Required action:
Give back, word for word, the line that contains "wire g_r9_16 = g0[16] | (p0[16] & g_b3_15);" and every line that follows it in the data below.

Dataset entries
—————
Context: an optimization exercise on an open-source flow, tuned for small area, a short achievable clock period and few clock cycles. The choices shown serve that exercise and are no tape-out recipe.
The RTL was checked by simulation tests, not by an equivalence proof against the original design.

--- design/flow/flow/run.sh ---
#!/bin/bash
set -euo pipefail
bash standard.sh SETUP_SLACK_MARGIN=6.5 > standard.log 2>&1
--- design/flow/standard.sh ---
#!/bin/bash
# synth_recipe.tcl (not shown) runs the flow's synth.tcl, then flattens the netlist and writes it again
# the make line also repeats each setting of config.mk as NAME=value (left out here)
make -C /OpenROAD-flow-scripts/flow DESIGN_CONFIG=/design/flow/config.mk WORK_HOME=/design/flow/orfs CLKGATE_MAP_FILE= SYNTH_SCRIPT=/design/flow/synth_recipe.tcl "${@:-finish}"
--- design/flow/config.mk ---
export PLATFORM = sky130hd
export DESIGN_NAME = SHA256
export DESIGN_NICKNAME = SHA256
export VERILOG_FILES = /design/flow/design.v
export SDC_FILE = /design/flow/constraint.sdc
export NUM_CORES = 4
export LEC_CHECK = 0
export ABC_AREA = 1
export CAP_MARGIN = 20
export CORE_MARGIN = 2
export CORE_UTILIZATION = 40
export SLEW_MARGIN = 20
--- design/flow/constraint.sdc ---
create_clock -name core_clock -period 11.0 [get_ports {clk}]
set_input_delay 2.2000 -clock core_clock [delete_from_list [all_inputs] [get_ports {clk}]]
set_output_delay 2.2000 -clock core_clock [all_outputs]
set_load 0.01 [all_outputs]
--- design/flow/design.v ---
module add32_bk(a, b, s);
	input [31:0] a, b;
	output [31:0] s;
	wire [31:0] p0 = a ^ b;
	wire [31:0] g0 = a & b;
	wire g_b0_1 = g0[1] | (p0[1] & g0[0]);
	wire p_b0_1 = p0[1] & p0[0];
	wire g_b0_3 = g0[3] | (p0[3] & g0[2]);
	wire p_b0_3 = p0[3] & p0[2];
	wire g_b0_5 = g0[5] | (p0[5] & g0[4]);
	wire p_b0_5 = p0[5] & p0[4];
	wire g_b0_7 = g0[7] | (p0[7] & g0[6]);
	wire p_b0_7 = p0[7] & p0[6];
	wire g_b0_9 = g0[9] | (p0[9] & g0[8]);
	wire p_b0_9 = p0[9] & p0[8];
	wire g_b0_11 = g0[11] | (p0[11] & g0[10]);
	wire p_b0_11 = p0[11] & p0[10];
	wire g_b0_13 = g0[13] | (p0[13] & g0[12]);
	wire p_b0_13 = p0[13] & p0[12];
	wire g_b0_15 = g0[15] | (p0[15] & g0[14]);
	wire p_b0_15 = p0[15] & p0[14];
	wire g_b0_17 = g0[17] | (p0[17] & g0[16]);
	wire p_b0_17 = p0[17] & p0[16];
	wire g_b0_19 = g0[19] | (p0[19] & g0[18]);
	wire p_b0_19 = p0[19] & p0[18];
	wire g_b0_21 = g0[21] | (p0[21] & g0[20]);
	wire p_b0_21 = p0[21] & p0[20];
	wire g_b0_23 = g0[23] | (p0[23] & g0[22]);
	wire p_b0_23 = p0[23] & p0[22];
	wire g_b0_25 = g0[25] | (p0[25] & g0[24]);
	wire p_b0_25 = p0[25] & p0[24];
	wire g_b0_27 = g0[27] | (p0[27] & g0[26]);
	wire p_b0_27 = p0[27] & p0[26];
	wire g_b0_29 = g0[29] | (p0[29] & g0[28]);
	wire p_b0_29 = p0[29] & p0[28];
	wire g_b0_31 = g0[31] | (p0[31] & g0[30]);
	wire p_b0_31 = p0[31] & p0[30];
	wire g_b1_3 = g_b0_3 | (p_b0_3 & g_b0_1);
	wire p_b1_3 = p_b0_3 & p_b0_1;
	wire g_b1_7 = g_b0_7 | (p_b0_7 & g_b0_5);
	wire p_b1_7 = p_b0_7 & p_b0_5;
	wire g_b1_11 = g_b0_11 | (p_b0_11 & g_b0_9);
	wire p_b1_11 = p_b0_11 & p_b0_9;
	wire g_b1_15 = g_b0_15 | (p_b0_15 & g_b0_13);
	wire p_b1_15 = p_b0_15 & p_b0_13;
	wire g_b1_19 = g_b0_19 | (p_b0_19 & g_b0_17);
	wire p_b1_19 = p_b0_19 & p_b0_17;
	wire g_b1_23 = g_b0_23 | (p_b0_23 & g_b0_21);
	wire p_b1_23 = p_b0_23 & p_b0_21;
	wire g_b1_27 = g_b0_27 | (p_b0_27 & g_b0_25);
	wire p_b1_27 = p_b0_27 & p_b0_25;
	wire g_b1_31 = g_b0_31 | (p_b0_31 & g_b0_29);
	wire p_b1_31 = p_b0_31 & p_b0_29;
	wire g_b2_7 = g_b1_7 | (p_b1_7 & g_b1_3);
	wire p_b2_7 = p_b1_7 & p_b1_3;
	wire g_b2_15 = g_b1_15 | (p_b1_15 & g_b1_11);
	wire p_b2_15 = p_b1_15 & p_b1_11;
	wire g_b2_23 = g_b1_23 | (p_b1_23 & g_b1_19);
	wire p_b2_23 = p_b1_23 & p_b1_19;
	wire g_b2_31 = g_b1_31 | (p_b1_31 & g_b1_27);
	wire p_b2_31 = p_b1_31 & p_b1_27;
	wire g_b3_15 = g_b2_15 | (p_b2_15 & g_b2_7);
	wire p_b3_15 = p_b2_15 & p_b2_7;
	wire g_b3_31 = g_b2_31 | (p_b2_31 & g_b2_23);
	wire p_b3_31 = p_b2_31 & p_b2_23;
	wire g_b4_31 = g_b3_31 | (p_b3_31 & g_b3_15);
	wire p_b4_31 = p_b3_31 & p_b3_15;
	wire g_r6_23 = g_b2_23 | (p_b2_23 & g_b3_15);
	wire p_r6_23 = p_b2_23 & p_b3_15;
	wire g_r7_11 = g_b1_11 | (p_b1_11 & g_b2_7);
	wire p_r7_11 = p_b1_11 & p_b2_7;
	wire g_r7_19 = g_b1_19 | (p_b1_19 & g_b3_15);
	wire p_r7_19 = p_b1_19 & p_b3_15;
	wire g_r7_27 = g_b1_27 | (p_b1_27 & g_r6_23);
	wire p_r7_27 = p_b1_27 & p_r6_23;
	wire g_r8_5 = g_b0_5 | (p_b0_5 & g_b1_3);
	wire p_r8_5 = p_b0_5 & p_b1_3;
	wire g_r8_9 = g_b0_9 | (p_b0_9 & g_b2_7);
	wire p_r8_9 = p_b0_9 & p_b2_7;
	wire g_r8_13 = g_b0_13 | (p_b0_13 & g_r7_11);
	wire p_r8_13 = p_b0_13 & p_r7_11;
	wire g_r8_17 = g_b0_17 | (p_b0_17 & g_b3_15);
	wire p_r8_17 = p_b0_17 & p_b3_15;
	wire g_r8_21 = g_b0_21 | (p_b0_21 & g_r7_19);
	wire p_r8_21 = p_b0_21 & p_r7_19;
	wire g_r8_25 = g_b0_25 | (p_b0_25 & g_r6_23);
	wire p_r8_25 = p_b0_25 & p_r6_23;
	wire g_r8_29 = g_b0_29 | (p_b0_29 & g_r7_27);
	wire p_r8_29 = p_b0_29 & p_r7_27;
	wire g_r9_2 = g0[2] | (p0[2] & g_b0_1);
	wire p_r9_2 = p0[2] & p_b0_1;
	wire g_r9_4 = g0[4] | (p0[4] & g_b1_3);
	wire p_r9_4 = p0[4] & p_b1_3;
	wire g_r9_6 = g0[6] | (p0[6] & g_r8_5);
	wire p_r9_6 = p0[6] & p_r8_5;
	wire g_r9_8 = g0[8] | (p0[8] & g_b2_7);
	wire p_r9_8 = p0[8] & p_b2_7;
	wire g_r9_10 = g0[10] | (p0[10] & g_r8_9);
	wire p_r9_10 = p0[10] & p_r8_9;
	wire g_r9_12 = g0[12] | (p0[12] & g_r7_11);
	wire p_r9_12 = p0[12] & p_r7_11;
	wire g_r9_14 = g0[14] | (p0[14] & g_r8_13);
	wire p_r9_14 = p0[14] & p_r8_13;
	wire g_r9_16 = g0[16] | (p0[16] & g_b3_15);
	wire p_r9_16 = p0[16] & p_b3_15;
	wire g_r9_18 = g0[18] | (p0[18] & g_r8_17);
	wire p_r9_18 = p0[18] & p_r8_17;
	wire g_r9_20 = g0[20] | (p0[20] & g_r7_19);
	wire p_r9_20 = p0[20] & p_r7_19;
	wire g_r9_22 = g0[22] | (p0[22] & g_r8_21);
	wire p_r9_22 = p0[22] & p_r8_21;
	wire g_r9_24 = g0[24] | (p0[24] & g_r6_23);
	wire p_r9_24 = p0[24] & p_r6_23;
	wire g_r9_26 = g0[26] | (p0[26] & g_r8_25);
	wire p_r9_26 = p0[26] & p_r8_25;
	wire g_r9_28 = g0[28] | (p0[28] & g_r7_27);
	wire p_r9_28 = p0[28] & p_r7_27;
	wire g_r9_30 = g0[30] | (p0[30] & g_r8_29);
	wire p_r9_30 = p0[30] & p_r8_29;
	assign s = p0 ^ {g_r9_30, g_r8_29, g_r9_28, g_r7_27, g_r9_26, g_r8_25, g_r9_24, g_r6_23, g_r9_22, g_r8_21, g_r9_20, g_r7_19, g_r9_18, g_r8_17, g_r9_16, g_b3_15, g_r9_14, g_r8_13, g_r9_12, g_r7_11, g_r9_10, g_r8_9, g_r9_8, g_b2_7, g_r9_6, g_r8_5, g_r9_4, g_b1_3, g_r9_2, g_b0_1, g0[0], 1'b0};
endmodule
—————
Written solution:
	wire g_r9_16 = g0[16] | (p0[16] & g_b3_15);
	wire p_r9_16 = p0[16] & p_b3_15;
	wire g_r9_18 = g0[18] | (p0[18] & g_r8_17);
	wire p_r9_18 = p0[18] & p_r8_17;
	wire g_r9_20 = g0[20] | (p0[20] & g_r7_19);
	wire p_r9_20 = p0[20] & p_r7_19;
	wire g_r9_22 = g0[22] | (p0[22] & g_r8_21);
	wire p_r9_22 = p0[22] & p_r8_21;
	wire g_r9_24 = g0[24] | (p0[24] & g_r6_23);
	wire p_r9_24 = p0[24] & p_r6_23;
	wire g_r9_26 = g0[26] | (p0[26] & g_r8_25);
	wire p_r9_26 = p0[26] & p_r8_25;
	wire g_r9_28 = g0[28] | (p0[28] & g_r7_27);
	wire p_r9_28 = p0[28] & p_r7_27;
	wire g_r9_30 = g0[30] | (p0[30] & g_r8_29);
	wire p_r9_30 = p0[30] & p_r8_29;
	assign s = p0 ^ {g_r9_30, g_r8_29, g_r9_28, g_r7_27, g_r9_26, g_r8_25, g_r9_24, g_r6_23, g_r9_22, g_r8_21, g_r9_20, g_r7_19, g_r9_18, g_r8_17, g_r9_16, g_b3_15, g_r9_14, g_r8_13, g_r9_12, g_r7_11, g_r9_10, g_r8_9, g_r9_8, g_b2_7, g_r9_6, g_r8_5, g_r9_4, g_b1_3, g_r9_2, g_b0_1, g0[0], 1'b0};
endmodule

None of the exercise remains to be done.